Interactions between runoff volume, timing, and annual temperatures shape migration phenology of a threatened adfluvial sucker

Migratory fish species have been particularly impacted by changes to the hydrologic and climatic cues to which migration and spawning behaviours have been adapted across generations. While conservation and recovery programs increasingly implement flow management actions to promote successful migration and spawning, uncertainty regarding how spawning migration phenology responds to changing environmental conditions can limit the ability to effectively target such recovery actions. Here, we use a Bayesian hierarchical modelling framework to analyse spawning migration phenology of individually tagged June suckers (Chasmistes liorus) – a federally threatened, long-lived, iteroparous, adfluvial species endemic to Utah Lake (Utah, USA) and its tributaries. We then examine how annual hydrologic and thermal conditions relate to different components of annual migration phenology, including peak migration date, in-stream residence time, and among-individual variation in migration timing. Peak migration date occurred earlier in years with warmer spring air temperatures (a proxy for water temperatures), though this effect interacted with peak runoff timing.

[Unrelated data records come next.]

From an optimization exercise on the open Yosys and OpenROAD flow, aimed at small area; shortcuts taken in it are not production practice. At most, simulation tests tie the RTL to the original design; equivalence was not proved. Power is estimated from default activity; no workload was simulated.

main:
==> flow/design.v <==
`timescale 1ns / 1ps
package mpar_pkg;
    localparam int SAMPLE_BITS   = 16;
    localparam int POOLED_BITS   = 15;
    localparam int MASK_BITS     = 4;
    localparam int PLANE_BITS    = 6;
    localparam int CFG_DATA_BITS = 9;
    localparam int CFG_ADDR_BITS = 2;
    localparam int HALF_BITS     = 7;
    localparam int ENTRY_BITS    = SAMPLE_BITS + 2;
    localparam int LINE_BITS     = ENTRY_BITS / 2;
    localparam logic [HALF_BITS-1:0]  HALF_M1_RESET   = HALF_BITS'(111);
    localparam logic [PLANE_BITS-1:0] PLANES_M1_RESET = PLANE_BITS'(3);
endpackage
`timescale 1ns / 1ps
module mpar_cell #(
    parameter int LEN = 1
) (
    input  logic                             aclk,
    input  logic                             shift,
    input  logic [mpar_pkg::LINE_BITS-1:0]   d,
    output logic [mpar_pkg::LINE_BITS-1:0]   q
);
    localparam int LB = mpar_pkg::LINE_BITS;
    logic [LEN*LB-1:0] sr;
    always_ff @(posedge aclk) begin
        if (shift) begin
            if (LEN == 1) sr <= d;
            else          sr <= {sr[(LEN-1)*LB-1:0], d};
        end
    end
    assign q = sr[LEN*LB-1 -: LB];
endmodule
`timescale 1ns / 1ps
module mpar_line
(
    input  logic                             aclk,
    input  logic                             shift,
    input  logic [mpar_pkg::HALF_BITS-1:0]   half_m1,
    input  logic [mpar_pkg::LINE_BITS-1:0]   d,
    output logic [mpar_pkg::LINE_BITS-1:0]   q_old,
    output logic [mpar_pkg::LINE_BITS-1:0]   q_new
);
    localparam int LB = mpar_pkg::LINE_BITS;
    localparam int HB = mpar_pkg::HALF_BITS;
    logic [LB-1:0] stage [HB+1];
    assign stage[HB] = d;
    for (genvar k = HB - 1; k >= 0; k--) begin : g_seg
        logic [LB-1:0] seg_q;
        mpar_cell #(.LEN(2 << k)) u_seg (
            .aclk (aclk), .shift (shift), .d (stage[k+1]), .q (seg_q)
        );
        assign stage[k] = half_m1[k] ? seg_q : stage[k+1];
    end
    mpar_cell #(.LEN(1)) u_tail1 (
        .aclk (aclk), .shift (shift), .d (stage[0]), .q (q_new)
    );
    mpar_cell #(.LEN(1)) u_tail0 (
        .aclk (aclk), .shift (shift), .d (q_new), .q (q_old)
    );
endmodule
`timescale 1ns / 1ps
module mpar_window
(
    input  logic signed [mpar_pkg::SAMPLE_BITS-1:0] a,
    input  logic signed [mpar_pkg::SAMPLE_BITS-1:0] b,
    output logic signed [mpar_pkg::SAMPLE_BITS-1:0] max_ab,
    output logic                                    a_wins,
    output logic                                    b_wins
);
    logic lt, gt;
    assign lt     = a < b;
    assign gt     = a > b;
    assign max_ab = lt ? b : a;
    assign a_wins = !lt;
    assign b_wins = !gt;
endmodule
`timescale 1ns / 1ps
module max_pool_argmax_relu
(
    input  logic                     aclk,
    input  logic                     aresetn,
    input  logic                     cfg_wen,
    input  logic [mpar_pkg::CFG_ADDR_BITS-1:0] cfg_addr,
    input  logic [mpar_pkg::CFG_DATA_BITS-1:0] cfg_wdata,
    input  logic                     s_valid,
    output logic                     s_ready,
    input  logic signed [mpar_pkg::SAMPLE_BITS-1:0] s_sample,
    output logic                     m_valid,
    input  logic                     m_ready,
    output logic [mpar_pkg::POOLED_BITS-1:0]   m_pooled,
    output logic [mpar_pkg::MASK_BITS-1:0]     m_winner_mask,
    output logic [mpar_pkg::PLANE_BITS-1:0]    m_plane_index,
    output logic                     m_frame_last
);
    localparam int HB = mpar_pkg::HALF_BITS;
    localparam int PB = mpar_pkg::PLANE_BITS;
    localparam int SB = mpar_pkg::SAMPLE_BITS;
    localparam int LB = mpar_pkg::LINE_BITS;
    logic [HB-1:0] half_m1_reg;
    logic [PB-1:0] planes_m1_reg;
    logic          cpar_reg, rpar_reg;
    logic [HB-1:0] cidx_reg, ridx_reg;
    logic          plane_zero_reg, plane_adv_reg;
    logic [PB-1:0] plane;
    logic signed [SB-1:0] left_reg;
    logic [SB-1:0]        left_next;
    logic                 out_valid_reg;
    logic [mpar_pkg::POOLED_BITS-1:0] res_pooled;
    logic [mpar_pkg::MASK_BITS-1:0]   res_mask;
    logic [mpar_pkg::MASK_BITS-2:0]   out_mask_reg;
    logic [PB-1:0]        out_plane_reg;
    logic                 out_last_reg;
    logic          s_acc, restart, pair_end, row_end, plane_end, produce;
    logic          col_last, row_last, plane_last;
    logic [7:0]    w_half;
    logic [HB-1:0] half_m1_new;
    logic [PB-1:0] planes_m1_new;
    logic signed [SB-1:0] pair_max, top_max, all_max;
    logic          pair_a, pair_b, top_a, top_b, top_wins, bot_wins;
    logic [mpar_pkg::ENTRY_BITS-1:0] top_entry, pair_entry;
    assign s_ready = !out_valid_reg || m_ready;
    assign s_acc   = s_valid && s_ready;
    assign restart = cfg_wen && !cfg_addr[1];
    assign col_last   = cidx_reg == half_m1_reg;
    assign row_last   = ridx_reg == half_m1_reg;
    assign plane      = plane_zero_reg ? '0 :
                        !plane_adv_reg ? out_plane_reg :
                        out_last_reg   ? '0 : out_plane_reg + 1'b1;
    assign plane_last = plane == planes_m1_reg;
    assign pair_end   = s_acc && cpar_reg;
    assign row_end    = pair_end && col_last;
    assign plane_end  = row_end && rpar_reg && row_last;
    assign produce    = pair_end && rpar_reg && !restart;
    assign w_half      = cfg_wdata[8:1];
    assign half_m1_new = (w_half == 8'd0) ? '0 :
                         w_half[7]        ? '1 : HB'(w_half - 8'd1);
    assign planes_m1_new = (cfg_wdata[6:0] == 7'd0) ? '0 :
                           cfg_wdata[6]             ? '1 : PB'(cfg_wdata[5:0] - 6'd1);
    mpar_window u_pair (
        .a      (left_reg),
        .b      (s_sample),
        .max_ab (pair_max),
        .a_wins (pair_a),
        .b_wins (pair_b)
    );
    assign pair_entry = {pair_b, pair_a, pair_max};
    mpar_line u_line (
        .aclk    (aclk),
        .shift   (s_acc),
        .half_m1 (half_m1_reg),
        .d       (cpar_reg ? pair_entry[2*LB-1:LB] : left_reg[LB-1:0]),
        .q_old   (top_entry[2*LB-1:LB]),
        .q_new   (top_entry[LB-1:0])
    );
    assign top_max = top_entry[SB-1:0];
    assign top_a   = top_entry[SB];
    assign top_b   = top_entry[SB+1];
    mpar_window u_rows (
        .a      (top_max),
        .b      (pair_max),
        .max_ab (all_max),
        .a_wins (top_wins),
        .b_wins (bot_wins)
    );
    assign res_pooled = all_max[SB-1] ? '0 : all_max[mpar_pkg::POOLED_BITS-1:0];
    assign res_mask   = {pair_b & bot_wins, pair_a & bot_wins,
                         top_b & top_wins, top_a & top_wins};
    always_comb begin
        if (!cpar_reg) begin
            left_next = s_sample;
        end else begin
            left_next = {res_mask[mpar_pkg::MASK_BITS-1], res_pooled};
            if (!rpar_reg) left_next[LB-1:0] = pair_entry[LB-1:0];
        end
    end
    always_ff @(posedge aclk) begin
        if (!aresetn) begin
            half_m1_reg   <= mpar_pkg::HALF_M1_RESET;
            planes_m1_reg <= mpar_pkg::PLANES_M1_RESET;
            cpar_reg      <= 1'b0;
            rpar_reg      <= 1'b0;
            cidx_reg      <= '0;
            ridx_reg      <= '0;
            plane_zero_reg <= 1'b1;
            plane_adv_reg <= 1'b0;
            out_valid_reg <= 1'b0;
        end else begin
            if (produce) begin
                out_valid_reg <= 1'b1;
            end else if (m_ready) begin
                out_valid_reg <= 1'b0;
            end
            if (restart) begin
                if (!cfg_addr[0]) half_m1_reg   <= half_m1_new;
                else              planes_m1_reg <= planes_m1_new;
                cpar_reg  <= 1'b0;
                rpar_reg  <= 1'b0;
                cidx_reg  <= '0;
                ridx_reg  <= '0;
                plane_zero_reg <= 1'b1;
                plane_adv_reg  <= 1'b0;
            end else if (s_acc) begin
                cpar_reg <= !cpar_reg;
                if (pair_end) begin
                    cidx_reg <= col_last ? '0 : cidx_reg + 1'b1;
                end
                if (row_end) begin
                    rpar_reg <= !rpar_reg;
                    if (rpar_reg) begin
                        ridx_reg <= row_last ? '0 : ridx_reg + 1'b1;
                    end
                end
                if (produce) begin
                    plane_zero_reg <= 1'b0;
                    plane_adv_reg  <= plane_end;
                end
            end
        end
    end
    always_ff @(posedge aclk) begin
        if (s_acc) begin
            left_reg <= left_next;
        end
        if (produce) begin
            out_mask_reg   <= res_mask[mpar_pkg::MASK_BITS-2:0];
            out_plane_reg  <= plane;
            out_last_reg   <= plane_last && row_last && col_last;
        end
    end
    assign m_valid       = out_valid_reg;
    assign m_pooled      = left_reg[mpar_pkg::POOLED_BITS-1:0];
    assign m_winner_mask = {left_reg[SB-1], out_mask_reg};
    assign m_plane_index = out_plane_reg;
    assign m_frame_last  = out_last_reg;
endmodule
clock: 10.0 ns
lec_check: 0
cap_margin: 20
core_margin: 2
core_utilization: 65
cts_buf_list: sky130_fd_sc_hd__clkbuf_8
cts_cluster_diameter: 50
cts_cluster_size: 20
slew_margin: 20
standard.sh (not shown) runs the stock make flow with config.mk's settings and CLKGATE_MAP_FILE= SYNTH_SCRIPT=/design/flow/synth_recipe.tcl, a recipe that flattens the netlist after the stock synthesis.
==> flow/flow/run.sh <==
#!/bin/bash
# Standard ORFS layout, with clock tree and port buffering options passed through.
set -euo pipefail
export CTS_ARGS="-sink_clustering_enable -repair_clock_nets -dont_use_dummy_load -sink_clustering_size 20 -sink_clustering_max_diameter 50 -buf_list sky130_fd_sc_hd__clkbuf_8"
export BUFFER_PORTS_ARGS="-buffer_cell sky130_fd_sc_hd__buf_1"
bash standard.sh finish > standard.log 2>&1
Modified inputs, the feature branch compared to main
-- flow/design.v --
<<< main, line 51
            .aclk (aclk), .shift (shift), .d (stage[k+1]), .q (seg_q)
        );
        assign stage[k] = half_m1[k] ? seg_q : stage[k+1];
    end
    mpar_cell #(.LEN(1)) u_tail1 (
        .aclk (aclk), .shift (shift), .d (stage[0]), .q (q_new)
    );
    mpar_cell #(.LEN(1)) u_tail0 (
        .aclk (aclk), .shift (shift), .d (q_new), .q (q_old)
    );
endmodule
`timescale 1ns / 1ps
>>> the feature branch, line 51
            .aclk (aclk), .shift (shift), .d (stage[k+1]), .q (seg_q)
        );
        assign stage[k] = ~(half_m1[k] ? seg_q : stage[k+1]);
    end
    localparam logic [LB-1:0] TAIL_INV = (HB % 2 == 1) ? '1 : '0;
    logic [LB-1:0] tail1_q, tail0_q;
    mpar_cell #(.LEN(1)) u_tail1 (
        .aclk (aclk), .shift (shift), .d (stage[0]), .q (tail1_q)
    );
    mpar_cell #(.LEN(1)) u_tail0 (
        .aclk (aclk), .shift (shift), .d (tail1_q), .q (tail0_q)
    );
    assign q_new = tail1_q ^ TAIL_INV;
    assign q_old = tail0_q ^ TAIL_INV;
endmodule
`timescale 1ns / 1ps
<<< main, line 105
    logic [PB-1:0] plane;
    logic signed [SB-1:0] left_reg;
    logic [SB-1:0]        left_next;
    logic                 out_valid_reg;
    logic [mpar_pkg::POOLED_BITS-1:0] res_pooled;
    logic [mpar_pkg::MASK_BITS-1:0]   res_mask;
    logic [mpar_pkg::MASK_BITS-2:0]   out_mask_reg;
    logic [PB-1:0]        out_plane_reg;
    logic                 out_last_reg;
>>> the feature branch, line 109
    logic [PB-1:0] plane;
    logic signed [SB-1:0] left_reg;
    logic                 out_valid_reg;
    logic [mpar_pkg::POOLED_BITS-1:0] out_pooled_reg;
    logic [mpar_pkg::MASK_BITS-1:0]   out_mask_reg;
    logic [PB-1:0]        out_plane_reg;
    logic                 out_last_reg;
<<< main, line 164
        .b_wins (bot_wins)
    );
    assign res_pooled = all_max[SB-1] ? '0 : all_max[mpar_pkg::POOLED_BITS-1:0];
    assign res_mask   = {pair_b & bot_wins, pair_a & bot_wins,
                         top_b & top_wins, top_a & top_wins};
    always_comb begin
        if (!cpar_reg) begin
            left_next = s_sample;
        end else begin
            left_next = {res_mask[mpar_pkg::MASK_BITS-1], res_pooled};
            if (!rpar_reg) left_next[LB-1:0] = pair_entry[LB-1:0];
        end
    end
    always_ff @(posedge aclk) begin
        if (!aresetn) begin
>>> the feature branch, line 166
        .b_wins (bot_wins)
    );
    always_ff @(posedge aclk) begin
        if (!aresetn) begin
<<< main, line 221
    always_ff @(posedge aclk) begin
        if (s_acc) begin
            left_reg <= left_next;
        end
        if (produce) begin
            out_mask_reg   <= res_mask[mpar_pkg::MASK_BITS-2:0];
            out_plane_reg  <= plane;
            out_last_reg   <= plane_last && row_last && col_last;
>>> the feature branch, line 212
    always_ff @(posedge aclk) begin
        if (s_acc) begin
            if (!cpar_reg) left_reg <= s_sample;
            else           left_reg[LB-1:0] <= pair_entry[LB-1:0];
        end
        if (produce) begin
            out_pooled_reg <= all_max[SB-1] ? '0 : all_max[mpar_pkg::POOLED_BITS-1:0];
            out_mask_reg   <= {pair_b & bot_wins, pair_a & bot_wins,
                               top_b & top_wins, top_a & top_wins};
            out_plane_reg  <= plane;
            out_last_reg   <= plane_last && row_last && col_last;
<<< main, line 230
    end
    assign m_valid       = out_valid_reg;
    assign m_pooled      = left_reg[mpar_pkg::POOLED_BITS-1:0];
    assign m_winner_mask = {left_reg[SB-1], out_mask_reg};
    assign m_plane_index = out_plane_reg;
    assign m_frame_last  = out_last_reg;
>>> the feature branch, line 224
    end
    assign m_valid       = out_valid_reg;
    assign m_pooled      = out_pooled_reg;
    assign m_winner_mask = out_mask_reg;
    assign m_plane_index = out_plane_reg;
    assign m_frame_last  = out_last_reg;
Comparing main and the feature branch, fraction of met1 tracks used by global routing is lower on the feature branch. Re met3 wire length: main was higher than the feature branch. Clock power: the feature branch vs main, no meaningful difference. Compared with main, the feature branch shows worst hold slack lower by 0.021 ns. Compared with main, the feature branch ends up with a larger final cell area. In the metrics for main and the feature branch, the one carrying the lower routed wire length is main. In terms of total sequential power, main and the feature branch differ only marginally. Utilization after layout ended up 0.28 points higher on the feature branch than on main. The feature branch vs main — total length of routed met2 wires climbed by a few percent. The via count normalized by instance count on main is in line with that on the feature branch. The feature branch against main: multi-input combinational gate total shows an increase of about 8%, area used by multi-input combinational logic now sits higher.
Function not checked in the feature branch: the RTL went through the layout flow alone.

[static timing again, ports no longer ideal]
The flow's constraints put no driver on any port. The routed layouts listed below were extracted and timed again, unchanged, in two steps.
Step 1 assumes that a clkbuf_16 drives the clock port and a buf_2 every other input.
Step 2 adds t to the input delays and takes it off the output delays; t is the mean of the earliest and latest rising clock arrival at the registers after step 1. Input paths then give back, and output paths get back, about the clock's delay inside the block.
Slacks: ideal / step 1 / step 2; pairs: ideal / step 1.
| run | t, ns | setup slack, ns | worst slew at a driven data input, ns |
|---|---|---|---|
| main | 0.869 | 3.425 / 3.457 / 2.589 | 0.19 |
| the feature branch | 0.857 | 3.126 / 3.165 / 2.308 | 0.05 |
After both steps every run listed still meets setup and hold. The setup slack of main, which loses most, moves by +0.032 ns with the drivers and by -0.836 ns with both steps.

Both residence time and among-individual variation in migration timing were greater in years with larger spring discharge and later peak flows. Residence time was also longer in warmer years. These results highlight how natural and anthropogenic changes to river flow and thermal regimes are likely to impact June sucker migration timing and duration, and our approach can be applied to other migratory species to identify the external drivers of the different components of migration phenology.